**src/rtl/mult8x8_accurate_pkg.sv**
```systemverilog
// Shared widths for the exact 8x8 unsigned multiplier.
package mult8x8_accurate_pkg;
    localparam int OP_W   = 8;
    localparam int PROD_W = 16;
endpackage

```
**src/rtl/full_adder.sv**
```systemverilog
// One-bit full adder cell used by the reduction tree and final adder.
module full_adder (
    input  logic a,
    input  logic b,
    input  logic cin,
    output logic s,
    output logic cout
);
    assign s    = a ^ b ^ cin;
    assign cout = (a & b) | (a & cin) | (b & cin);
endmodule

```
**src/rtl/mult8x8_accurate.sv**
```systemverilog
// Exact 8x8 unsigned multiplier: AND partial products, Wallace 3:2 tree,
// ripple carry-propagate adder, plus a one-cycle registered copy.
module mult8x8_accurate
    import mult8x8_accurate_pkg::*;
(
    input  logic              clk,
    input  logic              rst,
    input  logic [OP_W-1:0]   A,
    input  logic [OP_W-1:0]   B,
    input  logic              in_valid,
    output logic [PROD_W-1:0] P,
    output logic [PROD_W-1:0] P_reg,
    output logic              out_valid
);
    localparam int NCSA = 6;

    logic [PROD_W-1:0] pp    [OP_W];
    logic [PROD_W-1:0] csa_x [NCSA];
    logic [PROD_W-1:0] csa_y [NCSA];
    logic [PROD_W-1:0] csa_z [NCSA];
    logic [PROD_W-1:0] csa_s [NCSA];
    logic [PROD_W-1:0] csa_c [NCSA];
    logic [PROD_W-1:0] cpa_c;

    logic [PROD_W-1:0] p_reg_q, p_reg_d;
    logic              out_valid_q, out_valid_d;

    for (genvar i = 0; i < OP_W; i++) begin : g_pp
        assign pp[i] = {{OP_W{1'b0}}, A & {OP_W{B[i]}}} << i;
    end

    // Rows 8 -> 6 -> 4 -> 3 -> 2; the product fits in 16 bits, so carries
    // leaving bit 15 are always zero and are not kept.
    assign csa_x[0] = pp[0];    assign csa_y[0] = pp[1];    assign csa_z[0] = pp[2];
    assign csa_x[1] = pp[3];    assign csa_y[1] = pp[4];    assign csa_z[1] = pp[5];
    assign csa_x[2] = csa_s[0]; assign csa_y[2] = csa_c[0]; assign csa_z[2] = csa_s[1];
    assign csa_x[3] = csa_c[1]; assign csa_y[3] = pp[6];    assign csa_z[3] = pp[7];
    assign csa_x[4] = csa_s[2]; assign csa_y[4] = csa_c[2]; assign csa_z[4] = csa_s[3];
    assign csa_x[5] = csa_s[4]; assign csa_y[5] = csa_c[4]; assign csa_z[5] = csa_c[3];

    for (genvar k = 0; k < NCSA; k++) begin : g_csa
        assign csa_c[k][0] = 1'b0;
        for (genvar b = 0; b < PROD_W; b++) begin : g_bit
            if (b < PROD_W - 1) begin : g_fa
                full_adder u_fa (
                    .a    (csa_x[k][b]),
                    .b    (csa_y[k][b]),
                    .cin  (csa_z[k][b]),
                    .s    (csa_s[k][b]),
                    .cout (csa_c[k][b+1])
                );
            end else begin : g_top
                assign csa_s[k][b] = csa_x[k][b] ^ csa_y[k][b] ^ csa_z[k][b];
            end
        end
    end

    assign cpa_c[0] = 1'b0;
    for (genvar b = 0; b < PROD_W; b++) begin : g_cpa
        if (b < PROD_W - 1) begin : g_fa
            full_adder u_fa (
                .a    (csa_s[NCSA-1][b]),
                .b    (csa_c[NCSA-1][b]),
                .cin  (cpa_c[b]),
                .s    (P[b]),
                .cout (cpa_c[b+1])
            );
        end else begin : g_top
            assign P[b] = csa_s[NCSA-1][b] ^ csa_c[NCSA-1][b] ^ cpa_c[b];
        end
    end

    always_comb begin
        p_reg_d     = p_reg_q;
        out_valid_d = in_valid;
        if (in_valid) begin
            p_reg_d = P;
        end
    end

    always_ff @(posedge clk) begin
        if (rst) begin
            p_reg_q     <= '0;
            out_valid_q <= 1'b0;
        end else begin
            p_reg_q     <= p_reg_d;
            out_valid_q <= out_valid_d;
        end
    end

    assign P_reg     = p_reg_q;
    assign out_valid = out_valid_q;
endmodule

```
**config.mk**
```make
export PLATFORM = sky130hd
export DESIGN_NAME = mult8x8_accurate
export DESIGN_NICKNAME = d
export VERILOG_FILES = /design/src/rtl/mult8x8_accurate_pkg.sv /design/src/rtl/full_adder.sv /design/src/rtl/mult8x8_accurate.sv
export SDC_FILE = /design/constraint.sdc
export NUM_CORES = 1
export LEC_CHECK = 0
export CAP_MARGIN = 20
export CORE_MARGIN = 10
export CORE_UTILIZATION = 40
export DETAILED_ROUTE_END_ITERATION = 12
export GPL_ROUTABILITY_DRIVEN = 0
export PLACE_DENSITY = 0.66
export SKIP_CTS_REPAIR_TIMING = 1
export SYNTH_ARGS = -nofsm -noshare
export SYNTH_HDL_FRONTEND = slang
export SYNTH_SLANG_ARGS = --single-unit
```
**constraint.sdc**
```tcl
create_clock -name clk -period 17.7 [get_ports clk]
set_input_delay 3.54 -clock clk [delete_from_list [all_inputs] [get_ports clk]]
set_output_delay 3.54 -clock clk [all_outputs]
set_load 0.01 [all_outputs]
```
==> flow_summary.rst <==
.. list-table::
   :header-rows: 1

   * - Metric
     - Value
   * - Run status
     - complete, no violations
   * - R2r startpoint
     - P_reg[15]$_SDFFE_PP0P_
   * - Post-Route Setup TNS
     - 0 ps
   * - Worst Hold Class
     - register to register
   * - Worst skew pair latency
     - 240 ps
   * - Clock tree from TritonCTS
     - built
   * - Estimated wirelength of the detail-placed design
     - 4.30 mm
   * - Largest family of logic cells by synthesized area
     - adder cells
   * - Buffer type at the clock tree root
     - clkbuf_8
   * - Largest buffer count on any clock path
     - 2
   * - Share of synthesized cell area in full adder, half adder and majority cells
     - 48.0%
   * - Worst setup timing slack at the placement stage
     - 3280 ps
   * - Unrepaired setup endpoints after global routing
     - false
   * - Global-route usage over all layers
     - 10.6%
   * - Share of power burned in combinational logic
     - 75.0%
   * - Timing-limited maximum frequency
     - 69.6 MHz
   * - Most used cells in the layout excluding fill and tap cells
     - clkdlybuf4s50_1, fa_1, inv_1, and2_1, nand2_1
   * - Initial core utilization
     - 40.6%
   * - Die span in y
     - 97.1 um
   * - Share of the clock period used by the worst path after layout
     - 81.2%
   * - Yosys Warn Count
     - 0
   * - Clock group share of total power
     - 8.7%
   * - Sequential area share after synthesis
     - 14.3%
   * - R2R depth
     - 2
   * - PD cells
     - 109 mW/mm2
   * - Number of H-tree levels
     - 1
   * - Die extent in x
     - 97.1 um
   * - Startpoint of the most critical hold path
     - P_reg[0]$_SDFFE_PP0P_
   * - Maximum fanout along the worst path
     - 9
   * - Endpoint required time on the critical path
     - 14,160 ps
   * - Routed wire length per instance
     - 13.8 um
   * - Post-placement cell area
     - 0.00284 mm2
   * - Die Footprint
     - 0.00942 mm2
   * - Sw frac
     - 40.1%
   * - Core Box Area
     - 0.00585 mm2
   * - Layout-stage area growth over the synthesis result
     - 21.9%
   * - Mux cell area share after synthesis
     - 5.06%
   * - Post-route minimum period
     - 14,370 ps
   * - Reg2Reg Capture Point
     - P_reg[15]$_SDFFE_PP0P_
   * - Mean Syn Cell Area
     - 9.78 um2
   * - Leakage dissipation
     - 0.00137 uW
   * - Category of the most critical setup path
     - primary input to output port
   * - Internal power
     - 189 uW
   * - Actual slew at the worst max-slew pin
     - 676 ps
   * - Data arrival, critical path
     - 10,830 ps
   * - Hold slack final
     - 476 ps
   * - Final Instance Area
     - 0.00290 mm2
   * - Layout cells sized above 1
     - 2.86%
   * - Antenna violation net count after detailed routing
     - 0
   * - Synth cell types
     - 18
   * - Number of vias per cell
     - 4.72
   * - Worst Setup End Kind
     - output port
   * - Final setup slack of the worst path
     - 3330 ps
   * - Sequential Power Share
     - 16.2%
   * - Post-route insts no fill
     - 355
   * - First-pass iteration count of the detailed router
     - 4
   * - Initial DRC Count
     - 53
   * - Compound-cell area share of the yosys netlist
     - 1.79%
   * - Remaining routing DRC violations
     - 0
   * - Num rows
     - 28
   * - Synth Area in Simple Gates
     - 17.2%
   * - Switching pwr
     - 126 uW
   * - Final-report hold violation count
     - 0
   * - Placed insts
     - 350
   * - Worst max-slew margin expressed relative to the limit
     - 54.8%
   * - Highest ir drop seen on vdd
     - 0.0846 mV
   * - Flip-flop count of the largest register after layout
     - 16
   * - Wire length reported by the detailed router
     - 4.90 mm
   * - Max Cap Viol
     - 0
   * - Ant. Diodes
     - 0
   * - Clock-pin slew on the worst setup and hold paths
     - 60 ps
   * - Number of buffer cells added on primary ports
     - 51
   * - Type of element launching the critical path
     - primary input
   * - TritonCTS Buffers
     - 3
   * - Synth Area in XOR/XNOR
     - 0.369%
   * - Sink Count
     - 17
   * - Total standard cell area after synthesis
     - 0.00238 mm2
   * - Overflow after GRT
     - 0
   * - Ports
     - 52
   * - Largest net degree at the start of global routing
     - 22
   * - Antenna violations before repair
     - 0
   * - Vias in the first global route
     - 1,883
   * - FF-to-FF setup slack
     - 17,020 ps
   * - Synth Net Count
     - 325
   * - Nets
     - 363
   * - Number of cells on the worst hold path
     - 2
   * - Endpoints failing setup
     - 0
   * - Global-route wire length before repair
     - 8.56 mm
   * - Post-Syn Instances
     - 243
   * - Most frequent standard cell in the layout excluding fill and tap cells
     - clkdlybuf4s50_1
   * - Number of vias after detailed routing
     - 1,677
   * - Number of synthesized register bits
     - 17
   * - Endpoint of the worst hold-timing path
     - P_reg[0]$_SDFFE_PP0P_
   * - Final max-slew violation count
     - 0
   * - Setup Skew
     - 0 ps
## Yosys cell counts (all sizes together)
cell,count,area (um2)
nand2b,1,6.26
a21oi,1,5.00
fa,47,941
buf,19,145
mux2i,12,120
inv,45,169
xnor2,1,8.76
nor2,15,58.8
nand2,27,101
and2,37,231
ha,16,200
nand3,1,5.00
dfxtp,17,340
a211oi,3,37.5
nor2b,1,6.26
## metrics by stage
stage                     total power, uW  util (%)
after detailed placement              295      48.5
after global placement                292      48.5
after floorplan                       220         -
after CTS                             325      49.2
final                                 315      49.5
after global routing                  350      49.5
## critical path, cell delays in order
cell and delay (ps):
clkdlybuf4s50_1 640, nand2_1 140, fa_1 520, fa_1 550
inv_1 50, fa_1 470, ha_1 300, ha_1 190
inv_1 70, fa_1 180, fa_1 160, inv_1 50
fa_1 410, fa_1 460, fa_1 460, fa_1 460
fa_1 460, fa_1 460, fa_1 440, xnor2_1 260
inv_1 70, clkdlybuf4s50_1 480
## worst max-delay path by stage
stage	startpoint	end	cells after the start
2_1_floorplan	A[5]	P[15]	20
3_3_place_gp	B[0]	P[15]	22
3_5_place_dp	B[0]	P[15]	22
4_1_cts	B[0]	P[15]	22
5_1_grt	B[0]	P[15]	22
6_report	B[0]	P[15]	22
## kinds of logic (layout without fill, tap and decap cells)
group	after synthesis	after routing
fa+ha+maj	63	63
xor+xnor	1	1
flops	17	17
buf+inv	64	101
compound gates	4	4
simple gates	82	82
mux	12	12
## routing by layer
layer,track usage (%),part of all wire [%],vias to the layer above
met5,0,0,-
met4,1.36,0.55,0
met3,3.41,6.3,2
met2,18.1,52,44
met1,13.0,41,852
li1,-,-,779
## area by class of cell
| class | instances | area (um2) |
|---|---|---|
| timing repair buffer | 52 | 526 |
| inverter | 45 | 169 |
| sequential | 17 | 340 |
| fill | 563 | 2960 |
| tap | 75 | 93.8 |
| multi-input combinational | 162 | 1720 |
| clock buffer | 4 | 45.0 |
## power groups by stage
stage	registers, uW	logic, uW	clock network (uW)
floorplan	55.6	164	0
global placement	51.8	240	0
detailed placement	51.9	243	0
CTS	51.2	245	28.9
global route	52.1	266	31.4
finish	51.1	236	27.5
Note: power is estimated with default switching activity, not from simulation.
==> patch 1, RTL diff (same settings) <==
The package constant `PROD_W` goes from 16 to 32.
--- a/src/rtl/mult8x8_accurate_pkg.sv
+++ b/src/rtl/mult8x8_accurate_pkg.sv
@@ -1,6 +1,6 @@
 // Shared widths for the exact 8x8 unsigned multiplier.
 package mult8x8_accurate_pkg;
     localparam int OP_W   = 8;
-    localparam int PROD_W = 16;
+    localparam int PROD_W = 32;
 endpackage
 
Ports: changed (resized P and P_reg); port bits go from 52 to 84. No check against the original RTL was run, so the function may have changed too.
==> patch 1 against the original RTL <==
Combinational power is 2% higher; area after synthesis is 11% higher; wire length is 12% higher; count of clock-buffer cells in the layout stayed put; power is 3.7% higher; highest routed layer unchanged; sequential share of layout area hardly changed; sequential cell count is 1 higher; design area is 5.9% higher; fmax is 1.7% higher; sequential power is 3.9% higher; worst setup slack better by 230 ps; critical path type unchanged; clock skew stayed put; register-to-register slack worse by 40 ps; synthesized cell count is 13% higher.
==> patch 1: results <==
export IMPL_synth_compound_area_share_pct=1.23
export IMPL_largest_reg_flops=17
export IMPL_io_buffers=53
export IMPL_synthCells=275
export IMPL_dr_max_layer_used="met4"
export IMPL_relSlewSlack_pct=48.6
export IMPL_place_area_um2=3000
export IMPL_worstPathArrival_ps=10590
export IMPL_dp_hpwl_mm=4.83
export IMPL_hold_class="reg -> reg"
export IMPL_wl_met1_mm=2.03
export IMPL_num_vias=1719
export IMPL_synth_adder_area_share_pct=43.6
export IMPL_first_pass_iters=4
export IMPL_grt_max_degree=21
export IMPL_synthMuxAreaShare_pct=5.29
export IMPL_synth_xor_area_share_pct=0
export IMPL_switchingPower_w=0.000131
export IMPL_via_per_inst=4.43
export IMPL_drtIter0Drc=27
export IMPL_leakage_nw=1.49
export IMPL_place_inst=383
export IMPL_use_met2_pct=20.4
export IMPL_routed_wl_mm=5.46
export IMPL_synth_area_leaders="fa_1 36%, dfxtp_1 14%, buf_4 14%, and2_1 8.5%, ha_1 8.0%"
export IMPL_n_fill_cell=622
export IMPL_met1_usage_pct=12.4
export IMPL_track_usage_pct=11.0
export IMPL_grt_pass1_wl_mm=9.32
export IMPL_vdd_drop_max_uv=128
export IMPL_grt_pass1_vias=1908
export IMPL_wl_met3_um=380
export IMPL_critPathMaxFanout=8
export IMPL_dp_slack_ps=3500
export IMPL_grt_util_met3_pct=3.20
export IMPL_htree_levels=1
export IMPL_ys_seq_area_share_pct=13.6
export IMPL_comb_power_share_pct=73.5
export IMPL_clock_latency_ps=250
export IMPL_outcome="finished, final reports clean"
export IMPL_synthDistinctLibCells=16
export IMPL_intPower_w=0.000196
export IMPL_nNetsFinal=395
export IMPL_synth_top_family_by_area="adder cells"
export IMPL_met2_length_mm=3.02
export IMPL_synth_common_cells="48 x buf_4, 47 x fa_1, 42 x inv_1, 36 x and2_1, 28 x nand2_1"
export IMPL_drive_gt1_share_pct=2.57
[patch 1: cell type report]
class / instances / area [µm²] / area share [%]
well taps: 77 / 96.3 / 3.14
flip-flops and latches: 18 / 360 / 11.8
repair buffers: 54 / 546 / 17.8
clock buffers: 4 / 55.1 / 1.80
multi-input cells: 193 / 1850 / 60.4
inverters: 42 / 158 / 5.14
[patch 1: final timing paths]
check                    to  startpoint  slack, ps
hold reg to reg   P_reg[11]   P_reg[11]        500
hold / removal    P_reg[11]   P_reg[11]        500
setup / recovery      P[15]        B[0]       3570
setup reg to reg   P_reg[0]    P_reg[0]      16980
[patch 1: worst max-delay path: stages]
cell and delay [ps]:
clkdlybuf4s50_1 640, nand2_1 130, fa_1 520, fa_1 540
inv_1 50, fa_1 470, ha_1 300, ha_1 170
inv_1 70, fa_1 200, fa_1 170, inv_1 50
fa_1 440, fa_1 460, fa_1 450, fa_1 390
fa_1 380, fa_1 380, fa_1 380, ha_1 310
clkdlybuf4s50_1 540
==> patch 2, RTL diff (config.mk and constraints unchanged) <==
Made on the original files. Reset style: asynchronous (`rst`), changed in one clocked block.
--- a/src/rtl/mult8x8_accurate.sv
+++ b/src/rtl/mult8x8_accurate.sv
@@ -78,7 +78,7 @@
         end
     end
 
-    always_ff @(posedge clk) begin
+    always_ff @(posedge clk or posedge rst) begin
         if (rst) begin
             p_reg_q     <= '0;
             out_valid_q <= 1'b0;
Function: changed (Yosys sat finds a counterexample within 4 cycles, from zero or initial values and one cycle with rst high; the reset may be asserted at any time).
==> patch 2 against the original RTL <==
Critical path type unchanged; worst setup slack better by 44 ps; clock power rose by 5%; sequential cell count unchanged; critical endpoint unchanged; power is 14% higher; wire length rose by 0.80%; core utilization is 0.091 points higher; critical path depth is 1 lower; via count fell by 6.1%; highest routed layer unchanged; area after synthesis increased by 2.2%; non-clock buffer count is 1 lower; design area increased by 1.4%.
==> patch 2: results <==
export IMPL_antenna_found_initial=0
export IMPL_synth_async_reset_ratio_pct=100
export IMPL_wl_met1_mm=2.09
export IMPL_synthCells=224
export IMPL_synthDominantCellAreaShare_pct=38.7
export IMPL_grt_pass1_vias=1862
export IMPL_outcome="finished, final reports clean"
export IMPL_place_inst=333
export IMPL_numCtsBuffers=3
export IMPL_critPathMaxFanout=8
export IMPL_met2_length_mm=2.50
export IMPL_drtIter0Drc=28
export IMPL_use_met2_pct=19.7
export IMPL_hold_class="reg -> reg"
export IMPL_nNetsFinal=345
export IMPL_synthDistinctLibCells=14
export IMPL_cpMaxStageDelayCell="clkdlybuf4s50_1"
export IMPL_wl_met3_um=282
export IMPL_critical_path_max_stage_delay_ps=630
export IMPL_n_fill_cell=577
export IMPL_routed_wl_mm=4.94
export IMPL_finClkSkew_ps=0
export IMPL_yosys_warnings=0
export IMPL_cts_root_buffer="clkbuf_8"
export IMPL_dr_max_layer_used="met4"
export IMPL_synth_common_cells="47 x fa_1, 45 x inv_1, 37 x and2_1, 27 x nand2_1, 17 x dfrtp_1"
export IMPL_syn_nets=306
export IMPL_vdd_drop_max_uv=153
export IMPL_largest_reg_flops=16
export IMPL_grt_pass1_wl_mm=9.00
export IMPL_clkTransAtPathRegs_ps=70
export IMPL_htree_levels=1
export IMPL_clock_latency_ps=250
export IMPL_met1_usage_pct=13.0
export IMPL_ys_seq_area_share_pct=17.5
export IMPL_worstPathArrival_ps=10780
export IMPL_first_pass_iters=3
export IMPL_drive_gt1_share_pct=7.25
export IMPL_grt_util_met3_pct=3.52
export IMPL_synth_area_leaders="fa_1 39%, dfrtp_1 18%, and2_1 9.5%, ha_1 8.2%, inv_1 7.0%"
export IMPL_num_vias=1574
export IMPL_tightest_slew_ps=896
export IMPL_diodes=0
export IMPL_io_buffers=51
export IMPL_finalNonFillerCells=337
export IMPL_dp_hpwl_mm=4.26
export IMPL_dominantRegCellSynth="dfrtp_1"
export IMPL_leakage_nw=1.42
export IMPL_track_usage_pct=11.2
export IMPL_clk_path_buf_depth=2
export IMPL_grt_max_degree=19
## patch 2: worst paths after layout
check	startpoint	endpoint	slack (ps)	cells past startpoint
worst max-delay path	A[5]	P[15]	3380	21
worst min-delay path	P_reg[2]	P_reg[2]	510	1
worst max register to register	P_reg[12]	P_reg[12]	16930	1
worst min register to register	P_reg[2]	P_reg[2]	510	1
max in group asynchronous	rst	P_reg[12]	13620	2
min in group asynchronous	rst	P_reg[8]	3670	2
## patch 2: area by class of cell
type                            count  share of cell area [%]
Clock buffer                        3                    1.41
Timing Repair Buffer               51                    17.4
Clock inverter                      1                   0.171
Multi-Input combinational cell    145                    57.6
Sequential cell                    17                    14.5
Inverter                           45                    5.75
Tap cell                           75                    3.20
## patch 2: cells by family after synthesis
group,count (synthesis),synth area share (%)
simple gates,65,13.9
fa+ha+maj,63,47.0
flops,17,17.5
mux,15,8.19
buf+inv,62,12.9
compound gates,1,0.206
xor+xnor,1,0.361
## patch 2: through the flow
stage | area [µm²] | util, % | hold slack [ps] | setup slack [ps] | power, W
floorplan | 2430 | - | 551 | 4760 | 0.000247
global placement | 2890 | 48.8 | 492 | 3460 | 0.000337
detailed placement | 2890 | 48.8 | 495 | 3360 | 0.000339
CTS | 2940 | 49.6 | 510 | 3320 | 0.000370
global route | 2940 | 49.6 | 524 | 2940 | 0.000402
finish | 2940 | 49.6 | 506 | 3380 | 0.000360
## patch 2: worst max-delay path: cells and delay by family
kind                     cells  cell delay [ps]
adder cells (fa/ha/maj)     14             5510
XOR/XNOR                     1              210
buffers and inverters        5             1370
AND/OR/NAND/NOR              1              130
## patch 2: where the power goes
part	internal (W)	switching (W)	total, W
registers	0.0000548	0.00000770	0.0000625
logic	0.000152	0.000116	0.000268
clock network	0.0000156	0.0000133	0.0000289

***

▶ [Prompt]: For the records above, state the number of lines that include the string "before" and add nothing.

▶ [Solution]: 2